I also believe in healthy slush. Speaking relatively, one great and happy reason to reject a book comes from the virtue of specificity taken too far, to the extent that it’s hard to envision who could connect with its contents besides its author. While these submissions might not make for great novels, they represent their own kind of triumph: It means a writer has plumbed their own depths and brought forth something so atomized that it becomes inaccessible. I miss receiving the family novels so autobiographical and self-referential they might as well be diaries, or the stories about niche hobbyists in niche locales written for an audience of one. These manuscripts still feature far healthier flaws than the repeated renditions of the same literal political phenomena—they are stories that only those authors could write, market considerations be damned. Their existence is evidence that we haven’t handed our perspectives entirely over to fascism, even as it reaches for everything else.

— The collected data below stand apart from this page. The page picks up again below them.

What follows belongs to an exercise in optimizing a design on an open flow for small area; a production flow would make more cautious choices. RTL that was checked went through simulation tests only; none was proved equivalent to the original. The RTL of runs 3 and 4 was laid out without a check of its function. Power and IR drop assume default switching activity.

`flow/run.sh`:
```
#!/bin/bash
# Layout flow:
#  1. the standard synthesis, run on the design with the RTL bodies of the
#     two arithmetic helper modules (ats_timer_array_dsum, _cnext) replaced by
#     the cell-level versions in cells.v (same ports, same function; they hold
#     no registers, so the registers are those of the standard synthesis);
#  2. the rest of the combinational logic re-mapped for area by ABC (registers,
#     adder cells, tie cells and the helper modules' cells are kept as they are),
#     with a few ABC scripts, keeping the smallest result;
#  3. the standard layout from floorplan on, with the clock tree built from
#     clkbuf_8 without dummy loads.
set -euo pipefail
here=$(pwd)
fl=$here/flow
res=$here/orfs/results/$FLOW_PLATFORM/ats_timer_array/base
lib=$FLOW_HOME/platforms/$FLOW_PLATFORM/lib/sky130_fd_sc_hd__tt_025C_1v80.lib

python3 $fl/swap.py $FLOW_DESIGN $fl/cells.v $here/design_cells.v > swap.log 2>&1
bash standard.sh VERILOG_FILES=$here/design_cells.v synth > synth.log 2>&1

cp $res/1_2_yosys.v $here/1_2_yosys.standard.v
outs=""
for s in $fl/remap_*.abc; do
  n=$(basename $s .abc)
  REMAP_IN=$here/1_2_yosys.standard.v REMAP_OUT=$here/1_2_yosys.$n.v \
  REMAP_LIB=$lib REMAP_TOP=$FLOW_TOP REMAP_DONT_USE="$(cat $fl/dont_use.txt)" \
  REMAP_SCRIPT=$s REMAP_KEEP='*u_*' REMAP_KEEP_CELLS=$fl/keep_cells.v \
    yosys -c $fl/remap.tcl > $n.log 2>&1 &
  outs="$outs $here/1_2_yosys.$n.v"
done
wait
best=$(python3 $fl/pick.py $outs 2> pick.log)
echo "picked $best" >> pick.log
cp $best $res/1_2_yosys.v
rm -f $res/1_synth.odb $res/1_synth.sdc

bash standard.sh VERILOG_FILES=$here/design_cells.v \
  "CTS_ARGS=-sink_clustering_enable -repair_clock_nets -sink_clustering_size 24 -sink_clustering_max_diameter 80 -buf_list sky130_fd_sc_hd__clkbuf_16 -dont_use_dummy_load" \
  "BUFFER_PORTS_ARGS=-buffer_cell sky130_fd_sc_hd__buf_1" \
  finish > layout.log 2>&1
```
`flow/cells.v`:
```
// Cell-level versions of the two arithmetic helper modules of the RTL, used in
// place of their RTL bodies by run.sh. Same ports and function.
module ats_timer_array_dsum (d, xdn, pw, pa, nst, fe, sum, fire);
  input [15:0] d;
  input [15:0] xdn;
  input pw;
  input pa;
  input nst;
  input fe;
  output [15:0] sum;
  output fire;
  wire [16:0] cy;
  wire za, zb, zc, zd, zl;
  wire [15:0] opa, opb;
  assign cy[0] = nst;
  genvar b;
  generate for (b = 0; b < 16; b = b + 1) begin : g_fa
    sky130_fd_sc_hd__or2_0   u_a  (.A(d[b]), .B(pw), .X(opa[b]));
    sky130_fd_sc_hd__nand2_1 u_b  (.A(xdn[b]), .B(pa), .Y(opb[b]));
    sky130_fd_sc_hd__fa_1    u_fa (.A(opa[b]), .B(opb[b]), .CIN(cy[b]), .COUT(cy[b+1]), .SUM(sum[b]));
  end endgenerate
  // fire = fe && (sum == 0): the late (high) sum bits enter at the last gate
  sky130_fd_sc_hd__nor4_1 u_za (.A(sum[0]), .B(sum[1]), .C(sum[2]), .D(sum[3]), .Y(za));
  sky130_fd_sc_hd__nor4_1 u_zb (.A(sum[4]), .B(sum[5]), .C(sum[6]), .D(sum[7]), .Y(zb));
  sky130_fd_sc_hd__nor4_1 u_zc (.A(sum[8]), .B(sum[9]), .C(sum[10]), .D(sum[11]), .Y(zc));
  sky130_fd_sc_hd__nor4_1 u_zd (.A(sum[15]), .B(sum[14]), .C(sum[13]), .D(sum[12]), .Y(zd));
  sky130_fd_sc_hd__and4_1 u_zl (.A(za), .B(zb), .C(zc), .D(fe), .X(zl));
  sky130_fd_sc_hd__and2_0 u_z  (.A(zd), .B(zl), .X(fire));
endmodule

module ats_timer_array_cnext (cnt, step, ld, val, nxt);
  input [15:0] cnt;
  input step;
  input ld;
  input [15:0] val;
  output [15:0] nxt;
  wire [16:0] ic;
  wire [15:0] s;
  wire nld;
  assign ic[0] = step;
  sky130_fd_sc_hd__clkinv_1 u_nld (.A(ld), .Y(nld));
  genvar b;
  generate for (b = 0; b < 16; b = b + 1) begin : g_inc
    if (b < 15) begin : g_ha
      sky130_fd_sc_hd__ha_1  u_ha (.A(cnt[b]), .B(ic[b]), .COUT(ic[b+1]), .SUM(s[b]));
    end else begin : g_x
      sky130_fd_sc_hd__xor2_1 u_x (.A(cnt[b]), .B(ic[b]), .X(s[b]));
    end
    sky130_fd_sc_hd__a22o_1 u_mx (.A1(ld), .A2(val[b]), .B1(nld), .B2(s[b]), .X(nxt[b]));
  end endgenerate
endmodule
```
`flow/dont_use.txt`:
```
sky130_fd_sc_hd__probe_p_8 sky130_fd_sc_hd__probec_p_8 sky130_fd_sc_hd__lpflow_bleeder_1 sky130_fd_sc_hd__lpflow_clkbufkapwr_1 sky130_fd_sc_hd__lpflow_clkbufkapwr_16 sky130_fd_sc_hd__lpflow_clkbufkapwr_2 sky130_fd_sc_hd__lpflow_clkbufkapwr_4 sky130_fd_sc_hd__lpflow_clkbufkapwr_8 sky130_fd_sc_hd__lpflow_clkinvkapwr_1 sky130_fd_sc_hd__lpflow_clkinvkapwr_16 sky130_fd_sc_hd__lpflow_clkinvkapwr_2 sky130_fd_sc_hd__lpflow_clkinvkapwr_4 sky130_fd_sc_hd__lpflow_clkinvkapwr_8 sky130_fd_sc_hd__lpflow_decapkapwr_12 sky130_fd_sc_hd__lpflow_decapkapwr_3 sky130_fd_sc_hd__lpflow_decapkapwr_4 sky130_fd_sc_hd__lpflow_decapkapwr_6 sky130_fd_sc_hd__lpflow_decapkapwr_8 sky130_fd_sc_hd__lpflow_inputiso0n_1 sky130_fd_sc_hd__lpflow_inputiso0p_1 sky130_fd_sc_hd__lpflow_inputiso1n_1 sky130_fd_sc_hd__lpflow_inputiso1p_1 sky130_fd_sc_hd__lpflow_inputisolatch_1 sky130_fd_sc_hd__lpflow_isobufsrc_1 sky130_fd_sc_hd__lpflow_isobufsrc_16 sky130_fd_sc_hd__lpflow_isobufsrc_2 sky130_fd_sc_hd__lpflow_isobufsrc_4 sky130_fd_sc_hd__lpflow_isobufsrc_8 sky130_fd_sc_hd__lpflow_isobufsrckapwr_16 sky130_fd_sc_hd__lpflow_lsbuf_lh_hl_isowell_tap_1 sky130_fd_sc_hd__lpflow_lsbuf_lh_hl_isowell_tap_2 sky130_fd_sc_hd__lpflow_lsbuf_lh_hl_isowell_tap_4 sky130_fd_sc_hd__lpflow_lsbuf_lh_isowell_4 sky130_fd_sc_hd__lpflow_lsbuf_lh_isowell_tap_1 sky130_fd_sc_hd__lpflow_lsbuf_lh_isowell_tap_2 sky130_fd_sc_hd__lpflow_lsbuf_lh_isowell_tap_4 sky130_fd_sc_hd__fill_1 sky130_fd_sc_hd__fill_2 sky130_fd_sc_hd__fill_4 sky130_fd_sc_hd__fill_8
```
`flow/keep_cells.v`:
```
(* blackbox *) module KEEP_or2_0 (A, B, X); input A, B; output X; endmodule
(* blackbox *) module KEEP_nand2_1 (A, B, Y); input A, B; output Y; endmodule
(* blackbox *) module KEEP_clkinv_1 (A, Y); input A; output Y; endmodule
(* blackbox *) module KEEP_a22o_1 (A1, A2, B1, B2, X); input A1, A2, B1, B2; output X; endmodule
(* blackbox *) module KEEP_nor4_1 (A, B, C, D, Y); input A, B, C, D; output Y; endmodule
(* blackbox *) module KEEP_and3_1 (A, B, C, X); input A, B, C; output X; endmodule
(* blackbox *) module KEEP_and2_0 (A, B, X); input A, B; output X; endmodule
(* blackbox *) module KEEP_xor2_1 (A, B, X); input A, B; output X; endmodule
(* blackbox *) module KEEP_and4_1 (A, B, C, D, X); input A, B, C, D; output X; endmodule
```
`flow/pick.py`:
```
# Print the remapped netlist (of those given) with the smallest cell area.
import re, sys
best = None
for v in sys.argv[1:]:
    try:
        a = float(re.search(r'Chip area for module .*?: ([\d.]+)', open(v + '.stat').read()).group(1))
    except Exception:
        continue
    print('%s %.1f' % (v, a), file=sys.stderr)
    if best is None or a < best[0]:
        best = (a, v)
print(best[1])
```
`flow/remap.tcl`:
```
# Re-map the combinational logic of a mapped netlist; registers, adders and
# tie cells are kept as they are (same instances, same names), and so are the
# cells of the instances matching REMAP_KEEP (the cell-level helper modules).
# env: REMAP_IN, REMAP_OUT, REMAP_LIB, REMAP_DONT_USE, REMAP_SCRIPT
yosys -import
set lib $::env(REMAP_LIB)
read_liberty -ignore_miss_func $lib
blackbox sky130_fd_sc_hd__df* sky130_fd_sc_hd__edf* sky130_fd_sc_hd__sdf* sky130_fd_sc_hd__dl* sky130_fd_sc_hd__sedf* sky130_fd_sc_hd__conb* sky130_fd_sc_hd__fa_* sky130_fd_sc_hd__ha_*
read_verilog $::env(REMAP_IN)
hierarchy -top $::env(REMAP_TOP)
if {[info exists ::env(REMAP_KEEP)]} {
  read_verilog $::env(REMAP_KEEP_CELLS)
  foreach c {or2_0 nand2_1 clkinv_1 a22o_1 nor4_1 and3_1 and2_0 xor2_1 and4_1} {
    chtype -map sky130_fd_sc_hd__$c KEEP_$c c:$::env(REMAP_KEEP)
  }
}
flatten
opt_clean
set du {}
foreach c $::env(REMAP_DONT_USE) { lappend du -dont_use $c }
abc -liberty $lib {*}$du -script $::env(REMAP_SCRIPT)
opt_clean -purge
if {[info exists ::env(REMAP_KEEP)]} {
  foreach c {or2_0 nand2_1 clkinv_1 a22o_1 nor4_1 and3_1 and2_0 xor2_1 and4_1} {
    chtype -map KEEP_$c sky130_fd_sc_hd__$c
  }
}
splitnets
opt_clean -purge
hilomap -singleton -hicell sky130_fd_sc_hd__conb_1 HI -locell sky130_fd_sc_hd__conb_1 LO
insbuf -buf sky130_fd_sc_hd__buf_4 A X
opt_clean -purge
tee -o $::env(REMAP_OUT).stat stat -liberty $lib
write_verilog -noattr -nohex -nodec $::env(REMAP_OUT)
```
`flow/remap_n4.abc`:
```
strash
rewrite
refactor
balance
dch -f
amap
strash
dch -f
amap
strash
dch -f
amap
topo
```
`flow/remap_p3.abc`:
```
strash
ifraig
dch -f
amap
strash
dch -f
amap
strash
dch -f
amap
strash
dch -f
amap
topo
```
`flow/remap_p6.abc`:
```
strash
&get -n
&fraig -x
&put
dch -f
amap
strash
dch -f
amap
topo
```
`flow/remap_q1.abc`:
```
strash
ifraig
dch -f
amap
strash
dch -f
amap
strash
dch -f
amap
strash
dch -f
amap
strash
dch -f
amap
strash
dch -f
amap
strash
dch -f
amap
topo
```
`flow/remap_q3.abc`:
```
strash
ifraig
dc2
dch -f
amap
strash
dch -f
amap
strash
dch -f
amap
strash
dch -f
amap
strash
dch -f
amap
strash
dch -f
amap
strash
dch -f
amap
topo
```
`flow/swap.py`:
```
# Replace the RTL bodies of the modules defined in cells.v by their cell-level versions.
import re, sys
design, cells, out = sys.argv[1:4]
t = open(design).read()
c = open(cells).read()
for name in re.findall(r'^module\s+(\w+)', c, re.M):
    t, n = re.subn(r'^module\s+%s\b.*?^endmodule\b' % name, '', t, flags=re.M | re.S)
    assert n == 1, name
open(out, 'w').write(t + '\n' + c)
```
`standard.sh`:
```
#!/bin/bash
# synth_recipe.tcl (not shown) runs the flow's synth.tcl, then flattens the netlist and writes it again
# the make line also repeats each setting of config.mk as NAME=value (left out here)
make -C /OpenROAD-flow-scripts/flow DESIGN_CONFIG=/design/flow/config.mk WORK_HOME=/design/flow/orfs CLKGATE_MAP_FILE= SYNTH_SCRIPT=/design/flow/synth_recipe.tcl "${@:-finish}"
```
`config.mk`:
```
export PLATFORM = sky130hd
export DESIGN_NAME = ats_timer_array
export DESIGN_NICKNAME = ats_timer_array
export VERILOG_FILES = /design/flow/design.v
export SDC_FILE = /design/flow/constraint.sdc
export NUM_CORES = 8
export LEC_CHECK = 0
export ABC_AREA = 1
export CAP_MARGIN = 20
export CORE_MARGIN = 2
export CORE_UTILIZATION = 55
export CTS_BUF_LIST = sky130_fd_sc_hd__clkbuf_8
export CTS_CLUSTER_DIAMETER = 50
export CTS_CLUSTER_SIZE = 12
export PLACE_DENSITY = 0.7
export SLEW_MARGIN = 20
```
`constraint.sdc`:
```
create_clock -name core_clock -period 9.0 [get_ports {clk}]
set_input_delay 1.8000 -clock core_clock [delete_from_list [all_inputs] [get_ports {clk}]]
set_output_delay 1.8000 -clock core_clock [all_outputs]
set_load 0.01 [all_outputs]
```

Painful as it is to point out, we are still close to the beginning of this. Many fights loom, and virtually all of them are far more important than the contents of a pile of manuscripts that won’t ever see the light of day. Still, fiction represents an opportunity to foster the sort of subtext, implication, and slanted meaning that can serve as the building blocks for subversion. It also represents a chance to, quite simply, curb the mindless scroll.
I believe that the manuscript submissions ripped from the headlines will eventually subside; I’d be a bad agent if I didn’t have that faith. And we are certainly going to need politically infused stories, probably many of them, to survive these coming years. But I also believe that when they arrive, the truly resonant Trump Novels won’t actually be about Trump—they’ll be about characters we haven’t met yet who are just trying to make their way through a fraught world, like we all are. They’ll show us lives other than our own and demand empathy from us as readers, and maybe after enough practice we’ll be better able to give it.